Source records
######

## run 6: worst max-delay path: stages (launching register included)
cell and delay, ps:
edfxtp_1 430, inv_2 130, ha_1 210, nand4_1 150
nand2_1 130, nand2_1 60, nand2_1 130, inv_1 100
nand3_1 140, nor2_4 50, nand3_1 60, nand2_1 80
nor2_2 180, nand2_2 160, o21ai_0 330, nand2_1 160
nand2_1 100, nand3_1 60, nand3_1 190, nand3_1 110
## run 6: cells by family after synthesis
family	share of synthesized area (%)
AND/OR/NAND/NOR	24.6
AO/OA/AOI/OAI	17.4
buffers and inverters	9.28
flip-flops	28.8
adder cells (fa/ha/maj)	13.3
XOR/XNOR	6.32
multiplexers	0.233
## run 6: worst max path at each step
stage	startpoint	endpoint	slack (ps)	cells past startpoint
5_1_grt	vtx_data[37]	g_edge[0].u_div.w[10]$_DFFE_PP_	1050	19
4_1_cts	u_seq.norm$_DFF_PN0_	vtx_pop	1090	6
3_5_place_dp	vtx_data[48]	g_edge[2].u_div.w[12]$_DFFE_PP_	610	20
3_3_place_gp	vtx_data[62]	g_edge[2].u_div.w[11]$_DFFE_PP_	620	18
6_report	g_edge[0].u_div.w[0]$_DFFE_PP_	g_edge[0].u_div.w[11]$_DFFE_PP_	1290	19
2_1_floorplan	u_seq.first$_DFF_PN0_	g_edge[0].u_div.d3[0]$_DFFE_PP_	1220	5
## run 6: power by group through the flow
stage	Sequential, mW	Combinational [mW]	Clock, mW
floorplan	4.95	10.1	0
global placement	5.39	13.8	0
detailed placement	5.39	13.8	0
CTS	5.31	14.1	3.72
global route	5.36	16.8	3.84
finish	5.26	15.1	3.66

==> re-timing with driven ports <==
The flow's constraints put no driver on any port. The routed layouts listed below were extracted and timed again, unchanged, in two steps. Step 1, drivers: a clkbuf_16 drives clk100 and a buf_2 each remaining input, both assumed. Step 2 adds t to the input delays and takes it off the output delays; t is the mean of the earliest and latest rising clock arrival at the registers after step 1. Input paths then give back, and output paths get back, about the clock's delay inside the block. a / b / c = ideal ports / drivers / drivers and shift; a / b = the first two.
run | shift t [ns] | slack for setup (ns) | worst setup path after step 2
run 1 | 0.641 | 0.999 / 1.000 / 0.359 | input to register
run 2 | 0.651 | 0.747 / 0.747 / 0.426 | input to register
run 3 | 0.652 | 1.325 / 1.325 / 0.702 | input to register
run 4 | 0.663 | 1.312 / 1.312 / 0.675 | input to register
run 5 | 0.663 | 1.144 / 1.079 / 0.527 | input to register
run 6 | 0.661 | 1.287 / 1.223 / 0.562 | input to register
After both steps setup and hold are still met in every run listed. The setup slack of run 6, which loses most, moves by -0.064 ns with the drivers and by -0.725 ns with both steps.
This is an optimization exercise on Yosys and OpenROAD, whose aim is small area, not a production implementation.
Function was checked by simulation only, so behaviour that the tests miss may differ from the original.
Power figures rest on the tool's default switching activity, not on a simulated workload. No driver is modelled on the clock port, so clocking that relies on it looks cheaper here than on a real chip.

**flow/config.mk**
```make
export PLATFORM = sky130hd
export DESIGN_NAME = pio_regs_top
export DESIGN_NICKNAME = pio_regs_top
export VERILOG_FILES = /design/flow/design.v
export SDC_FILE = /design/flow/constraint.sdc
export NUM_CORES = 4
export LEC_CHECK = 0
export CAP_MARGIN = 20
export CORE_MARGIN = 2
export CORE_UTILIZATION = 75
export PLACE_DENSITY = 0.8
export SLEW_MARGIN = 20
export SYNTH_HIERARCHICAL = 1
export SYNTH_MINIMUM_KEEP_SIZE = 0
```
**flow/constraint.sdc**
```tcl
create_clock -name core_clock -period 5.0 [get_ports {clk}]
set_input_delay 1.0000 -clock core_clock [delete_from_list [all_inputs] [get_ports {clk}]]
set_output_delay 1.0000 -clock core_clock [all_outputs]
set_load 0.01 [all_outputs]
```
**flow/design.v**
```verilog
package pio_regs_pkg;
  typedef struct packed {
    logic [15:0] int_part;
    logic [7:0]  frac;
    logic [7:0]  reserved;
  } pio_clkdiv_t;
  typedef struct packed {
    logic       exec_stalled;
    logic       side_en;
    logic       side_pindir;
    logic [4:0] jmp_pin;
    logic [4:0] out_en_sel;
    logic       inline_out_en;
    logic       out_sticky;
    logic [4:0] wrap_top;
    logic [4:0] wrap_bottom;
    logic [1:0] reserved;
    logic       status_sel;
    logic [3:0] status_n;
  } pio_execctrl_t;
  typedef struct packed {
    logic        fjoin_rx;
    logic        fjoin_tx;
    logic [4:0]  pull_thresh;
    logic [4:0]  push_thresh;
    logic        out_shiftdir;
    logic        in_shiftdir;
    logic        autopull;
    logic        autopush;
    logic [15:0] reserved;
  } pio_shiftctrl_t;
  typedef struct packed {
    logic [2:0] sideset_count;
    logic [2:0] set_count;
    logic [5:0] out_count;
    logic [4:0] in_base;
    logic [4:0] sideset_base;
    logic [4:0] set_base;
    logic [4:0] out_base;
  } pio_pinctrl_t;
  typedef union packed {
    pio_clkdiv_t             clkdiv;
    pio_execctrl_t           execctrl;
    pio_shiftctrl_t          shiftctrl;
    pio_pinctrl_t            pinctrl;
    logic [32-1:0]  raw;
  } pio_sm_word_u;
  typedef enum logic [3:0] {
    TGT_NONE,
    TGT_CTRL,
    TGT_IRQ,
    TGT_IMEM,
    TGT_CLKDIV,
    TGT_EXECCTRL,
    TGT_SHIFTCTRL,
    TGT_INSTR,
    TGT_PINCTRL
  } pio_target_e;
endpackage
`timescale 1ns/10ps
module pio_read_mux #(
  parameter int              N    = 1,
  parameter logic [N*32-1:0] MASK = '1
) (
  input  logic [N-1:0]    sel,
  input  logic [N*32-1:0] d,
  output logic [31:0]     y
);
  function automatic int count(input int b);
    count = 0;
    for (int r = 0; r < N; r++) count += MASK[r*32 + b];
  endfunction
  function automatic int nth(input int b, input int k);
    int c;
    c = 0;
    nth = 0;
    for (int r = 0; r < N; r++)
      if (MASK[r*32 + b]) begin
        if (c == k) nth = r;
        c++;
      end
  endfunction
  for (genvar b = 0; b < 32; b++) begin : g_bit
    localparam int C = count(b);
    localparam int G = C / 3;
    localparam int P = C - 3*G;
    logic [G-1:0] t;
    logic [P:0]   pa, pb;   
    for (genvar g = 0; g < G; g++) begin : g_grp
      localparam int R0 = nth(b, 3*g);
      localparam int R1 = nth(b, 3*g + 1);
      localparam int R2 = nth(b, 3*g + 2);
      pio_aoi222 u_aoi (
        .a1(sel[R0]), .b1(d[R0*32 + b]),
        .a2(sel[R1]), .b2(d[R1*32 + b]),
        .a3(sel[R2]), .b3(d[R2*32 + b]),
        .y(t[g]));
    end
    for (genvar k = 0; k < P; k++) begin : g_pair
      localparam int RK = nth(b, 3*G + k);
      assign pa[k] = sel[RK];
      assign pb[k] = d[RK*32 + b];
    end
    assign pa[P] = 1'b0;
    assign pb[P] = 1'b0;
    if (P == 0) begin : g_nand
      pio_nand_n #(.M(G)) u_or (.t(t), .y(y[b]));
    end else begin : g_tail
      pio_or_tail #(.M(G), .P(P)) u_or (.t(t), .a(pa[P-1:0]), .b(pb[P-1:0]), .y(y[b]));
    end
  end
endmodule
module pio_aoi222 (
  input  logic a1, b1, a2, b2, a3, b3,
  output logic y
);
  assign y = ~((a1 & b1) | (a2 & b2) | (a3 & b3));
endmodule
module pio_or_tail #(
  parameter int M = 2,
  parameter int P = 1
) (
  input  logic [M-1:0] t,
  input  logic [P-1:0] a,
  input  logic [P-1:0] b,
  output logic         y
);
  assign y = ~&t | |(a & b);
endmodule
module pio_nand_n #(
  parameter int M = 2
) (
  input  logic [M-1:0] t,
  output logic         y
);
  assign y = ~&t;
endmodule
`timescale 1ns/10ps
module pio_regs_top (
  input  logic                               clk,
  input  logic                               reset,
  input  logic                               sel,
  input  logic                               rw,
  input  logic [12-1:0]             addr,
  input  logic [32-1:0]             wdata,
  input  logic                               irq_set,
  input  logic [2:0]                         irq_index,
  input  logic                               irq_value,
  output logic [32-1:0]             rdata,
  output logic [4-1:0]           sm_enable,
  output logic [$clog2(32)-1:0] instr_waddr,
  output logic [16-1:0]            instr_wdata,
  output logic                               instr_we
);
  localparam int NF = 5;
  localparam logic [NF*32-1:0] MASKS = {
    32'hFFFF_FFFF, 32'h0000_FFFF, 32'hFFFF_0000,
    32'h7FFF_FF9F, 32'hFFFF_FF00
  };
  localparam logic [NF*32-1:0] RSTS = {
    32'h1400_0000, 32'h0, 32'h000C_0000,
    32'h0001_F000, 32'h0001_0000
  };
  localparam logic [NF*12-1:0] OFS = {
    12'h014, 12'h010, 12'h008,
    12'h004, 12'h000
  };
  localparam logic [6:0] W_CTRL = 7'(12'h000 >> 2);
  localparam logic [6:0] W_IRQ  = 7'(12'h030 >> 2);
  localparam logic [6:0] W_IMEM = 7'(12'h048 >> 2);
  localparam logic [6:0] W_SM   = 7'(12'h0C8 >> 2);
  logic        req_wr, req_rd, rst_pend;
  logic        req_ok;
  logic [6:0]  req_w;
  logic [31:0] wd;
  always_ff @(posedge clk or posedge reset) begin
    if (reset) begin
      req_wr   <= 1'b0;
      req_rd   <= 1'b0;
      rst_pend <= 1'b1;
      wd       <= '0;
    end else begin
      req_wr   <= sel & rw;
      req_rd   <= sel & ~rw;
      rst_pend <= 1'b0;
      wd       <= wdata;
    end
  end
  always_ff @(posedge clk) begin
    req_ok <= (addr[11:9] == 3'b000) && (addr[1:0] == 2'b00);
    req_w  <= addr[8:2];
  end
  logic [NF*4-1:0] hit;
  logic hit_ctrl, hit_irq, hit_imem;
  for (genvar r = 0; r < NF*4; r++) begin : g_hit
    localparam logic [6:0] WR = W_SM + 7'((r % 4) * (12'h018 >> 2)) + 7'(OFS[(r/4)*12 +: 12] >> 2);
    assign hit[r] = req_ok && (req_w == WR);
  end
  assign hit_ctrl = req_ok && (req_w == W_CTRL);
  assign hit_irq  = req_ok && (req_w == W_IRQ);
  assign hit_imem = req_ok && (req_w >= W_IMEM) && (req_w < W_IMEM + 7'(32));
  logic [NF*4*32-1:0] q;
  for (genvar m = 0; m < 4; m++) begin : g_sm
    for (genvar f = 0; f < NF; f++) begin : g_fld
      logic en;
      localparam int R = f*4 + m;
      assign en = (req_wr & hit[R]) | rst_pend;
      for (genvar b = 0; b < 32; b++) begin : g_bit
        if (MASKS[f*32+b]) begin : g_st
          always_ff @(posedge clk)
            if (en) q[R*32+b] <= wd[b] | (rst_pend & RSTS[f*32+b]);
        end else begin : g_zero
          assign q[R*32+b] = 1'b0;
        end
      end
    end
  end
  logic [3:0] ctrl_q;
  logic [7:0] irq_q;
  always_ff @(posedge clk or posedge reset) begin
    if (reset) begin
      ctrl_q   <= '0;
      irq_q    <= '0;
      instr_we <= 1'b0;
    end else begin
      instr_we <= req_wr & hit_imem;
      if (req_wr & hit_ctrl) ctrl_q <= wd[3:0];
      if (req_wr & hit_irq) irq_q <= wd[7:0];
      else if (irq_set) irq_q[irq_index] <= irq_value;
    end
  end
  assign sm_enable = ctrl_q;
  always_ff @(posedge clk) begin
    instr_waddr <= 5'(req_w - W_IMEM);
    instr_wdata <= wd[15:0];
  end
  logic [31:0] rd_word;
  function automatic logic [(NF*4+3)*32-1:0] rd_masks();
    for (int r = 0; r < NF*4; r++) rd_masks[r*32 +: 32] = MASKS[(r/4)*32 +: 32];
    rd_masks[NF*4*32 +: 96] = {32'hFFFF_FFFF, 32'h0000_00FF, 32'h0000_000F};
  endfunction
  pio_read_mux #(.N(NF*4 + 3), .MASK(rd_masks())) u_read_mux (
    .sel ({~req_rd, {(NF*4+2){req_rd}} & {hit_irq, hit_ctrl, hit}}),
    .d   ({rdata, 24'b0, irq_q, 28'b0, ctrl_q, q}),
    .y   (rd_word)
  );
  always_ff @(posedge clk or posedge reset) begin
    if (reset) rdata <= '0;
    else rdata <= rd_word;
  end
endmodule
```
What follows belongs to an exercise in optimizing a design on an open flow for small area, a short achievable clock period and few clock cycles; a production flow would make more cautious choices.
In this exercise RTL edits were held to simulation tests only and were not proved equivalent to the original.
No activity file was given, so power comes from the tool's default toggle rates.

==> flow/run.sh <==
#!/bin/bash
# synth_recipe.tcl (not shown) runs the flow's synth.tcl, then flattens the netlist and writes it again
# the make line also repeats each setting of config.mk as NAME=value (left out here)
make -C /OpenROAD-flow-scripts/flow DESIGN_CONFIG=/design/flow/config.mk WORK_HOME=/design/flow/orfs CLKGATE_MAP_FILE= SYNTH_SCRIPT=/design/flow/synth_recipe.tcl finish
Optimization exercise on an open flow, not production practice.
RTL: at most simulated, not proved equivalent.
Power: default activity.

==> flow/design.v (outline; a module is shown in full before it is edited, if it fits) <==
// module xyolo_lane: 735 lines
// module xyolo_fa: 4 lines
// module xyolo_ha: 4 lines
// module xyolo_lanes: 171 lines
module xyolo_lanes
#(
  parameter int DATA_W   = xyolo_lanes_pkg::c_DATA_W,
  parameter int N_LANES  = xyolo_lanes_pkg::c_N_LANES,
  parameter int SHIFT_W  = xyolo_lanes_pkg::c_SHIFT_W,
  parameter int CNT_W    = xyolo_lanes_pkg::c_CNT_W,
  parameter int LEAKY_SH = xyolo_lanes_pkg::c_LEAKY_SH
) (
  input  logic                      clk,
  input  logic                      rst,
  input  logic                      start,
  input  logic [CNT_W-1:0]          cfg_n_acc,
  input  logic [CNT_W-1:0]          cfg_n_out,
  input  logic [2:0]                cfg_mp_win,
  input  logic                      cfg_bias,
  input  logic                      cfg_leaky,
  input  logic                      cfg_maxpool,
  input  logic                      cfg_bypass,
  input  logic [SHIFT_W-1:0]        cfg_shift,
  input  logic                      in_valid,
  output logic                      in_ready,
  input  logic [N_LANES*DATA_W-1:0] in_pixel,
  input  logic [N_LANES*DATA_W-1:0] in_weight,
  input  logic [N_LANES*DATA_W-1:0] in_bias,
  output logic                      out_valid,
  input  logic                      out_ready,
  output logic [N_LANES*DATA_W-1:0] out_data,
  output logic                      busy,
  output logic                      done
);
  // ...
==> flow/flow/run.sh <==
#!/bin/bash
# Standard synthesis unchanged, then the standard layout steps with the
# timing repair asked to leave extra setup margin (so that it sizes the
# critical paths for a period well below the 10 ns constraint) and with
# plain buffers, rather than delay cells, on the ports.
set -euo pipefail
MARGIN=$(cat flow/margin.txt)
bash standard.sh synth > synth.log 2>&1
bash standard.sh SETUP_SLACK_MARGIN=$MARGIN \
  BUFFER_PORTS_ARGS="-buffer_cell sky130_fd_sc_hd__buf_1" finish > layout.log 2>&1
==> flow/flow/margin.txt <==
6.5
==> flow/standard.sh <==
#!/bin/bash
# synth_recipe.tcl (not shown) runs the flow's synth.tcl, then flattens the netlist and writes it again
# the make line also repeats each setting of config.mk as NAME=value (left out here)
make -C /OpenROAD-flow-scripts/flow DESIGN_CONFIG=/design/flow/config.mk WORK_HOME=/design/flow/orfs CLKGATE_MAP_FILE= SYNTH_SCRIPT=/design/flow/synth_recipe.tcl "${@:-finish}"
==> flow/config.mk <==
export PLATFORM = sky130hd
export DESIGN_NAME = xyolo_lanes
export DESIGN_NICKNAME = xyolo_lanes
export VERILOG_FILES = /design/flow/design.v
export SDC_FILE = /design/flow/constraint.sdc
export NUM_CORES = 4
export LEC_CHECK = 0
export ABC_AREA = 1
export CAP_MARGIN = 20
export CORE_MARGIN = 2
export CORE_UTILIZATION = 70
export CTS_CLUSTER_DIAMETER = 120
export CTS_CLUSTER_SIZE = 24
export PLACE_DENSITY = 0.8
export SLEW_MARGIN = 20
export SYNTH_HIERARCHICAL = 1
==> flow/constraint.sdc <==
create_clock -name core_clock -period 10.0 [get_ports {clk}]
set_input_delay 2.0000 -clock core_clock [delete_from_list [all_inputs] [get_ports {clk}]]
set_output_delay 2.0000 -clock core_clock [all_outputs]
set_load 0.01 [all_outputs]
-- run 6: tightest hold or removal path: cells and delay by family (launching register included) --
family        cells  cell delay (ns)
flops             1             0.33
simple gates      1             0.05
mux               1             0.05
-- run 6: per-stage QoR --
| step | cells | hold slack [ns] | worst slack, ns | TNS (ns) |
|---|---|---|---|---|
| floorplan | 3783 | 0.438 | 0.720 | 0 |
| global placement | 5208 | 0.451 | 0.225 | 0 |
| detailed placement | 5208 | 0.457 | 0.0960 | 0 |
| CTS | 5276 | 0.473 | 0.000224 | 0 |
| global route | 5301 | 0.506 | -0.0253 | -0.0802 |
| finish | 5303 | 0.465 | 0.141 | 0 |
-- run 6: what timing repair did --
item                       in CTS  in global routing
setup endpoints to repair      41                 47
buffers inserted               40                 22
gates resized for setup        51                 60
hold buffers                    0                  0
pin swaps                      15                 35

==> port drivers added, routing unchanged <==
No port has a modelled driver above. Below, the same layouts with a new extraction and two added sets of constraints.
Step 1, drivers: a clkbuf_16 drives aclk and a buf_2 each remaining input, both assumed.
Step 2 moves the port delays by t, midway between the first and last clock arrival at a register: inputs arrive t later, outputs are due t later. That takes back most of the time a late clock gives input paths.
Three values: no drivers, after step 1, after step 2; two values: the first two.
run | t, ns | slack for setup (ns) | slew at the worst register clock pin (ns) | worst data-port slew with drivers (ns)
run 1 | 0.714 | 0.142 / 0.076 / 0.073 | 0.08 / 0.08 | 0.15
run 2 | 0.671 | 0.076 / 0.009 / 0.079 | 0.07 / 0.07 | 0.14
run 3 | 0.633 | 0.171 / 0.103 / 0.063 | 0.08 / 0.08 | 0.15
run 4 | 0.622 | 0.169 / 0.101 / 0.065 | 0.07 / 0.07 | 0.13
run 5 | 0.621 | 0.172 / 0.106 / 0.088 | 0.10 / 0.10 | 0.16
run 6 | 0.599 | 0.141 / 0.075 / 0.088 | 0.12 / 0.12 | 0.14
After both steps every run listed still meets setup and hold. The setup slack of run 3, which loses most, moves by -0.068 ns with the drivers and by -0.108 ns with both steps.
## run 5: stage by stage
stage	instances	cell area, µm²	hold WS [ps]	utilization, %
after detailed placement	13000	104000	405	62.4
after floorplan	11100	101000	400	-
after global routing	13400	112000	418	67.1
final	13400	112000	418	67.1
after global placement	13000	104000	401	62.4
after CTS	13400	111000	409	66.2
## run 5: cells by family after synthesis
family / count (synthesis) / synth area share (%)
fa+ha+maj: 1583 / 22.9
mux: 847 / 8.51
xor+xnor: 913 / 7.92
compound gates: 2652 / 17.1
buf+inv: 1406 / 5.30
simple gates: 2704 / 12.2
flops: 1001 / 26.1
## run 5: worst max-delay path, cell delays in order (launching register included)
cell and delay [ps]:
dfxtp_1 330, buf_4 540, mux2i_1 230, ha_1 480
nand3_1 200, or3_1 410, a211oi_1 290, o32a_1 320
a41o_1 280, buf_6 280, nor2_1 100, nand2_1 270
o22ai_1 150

######

What to do - Across the entries above, how many lines contain the string "global"? The number alone is the answer.

Result of this exercise - 7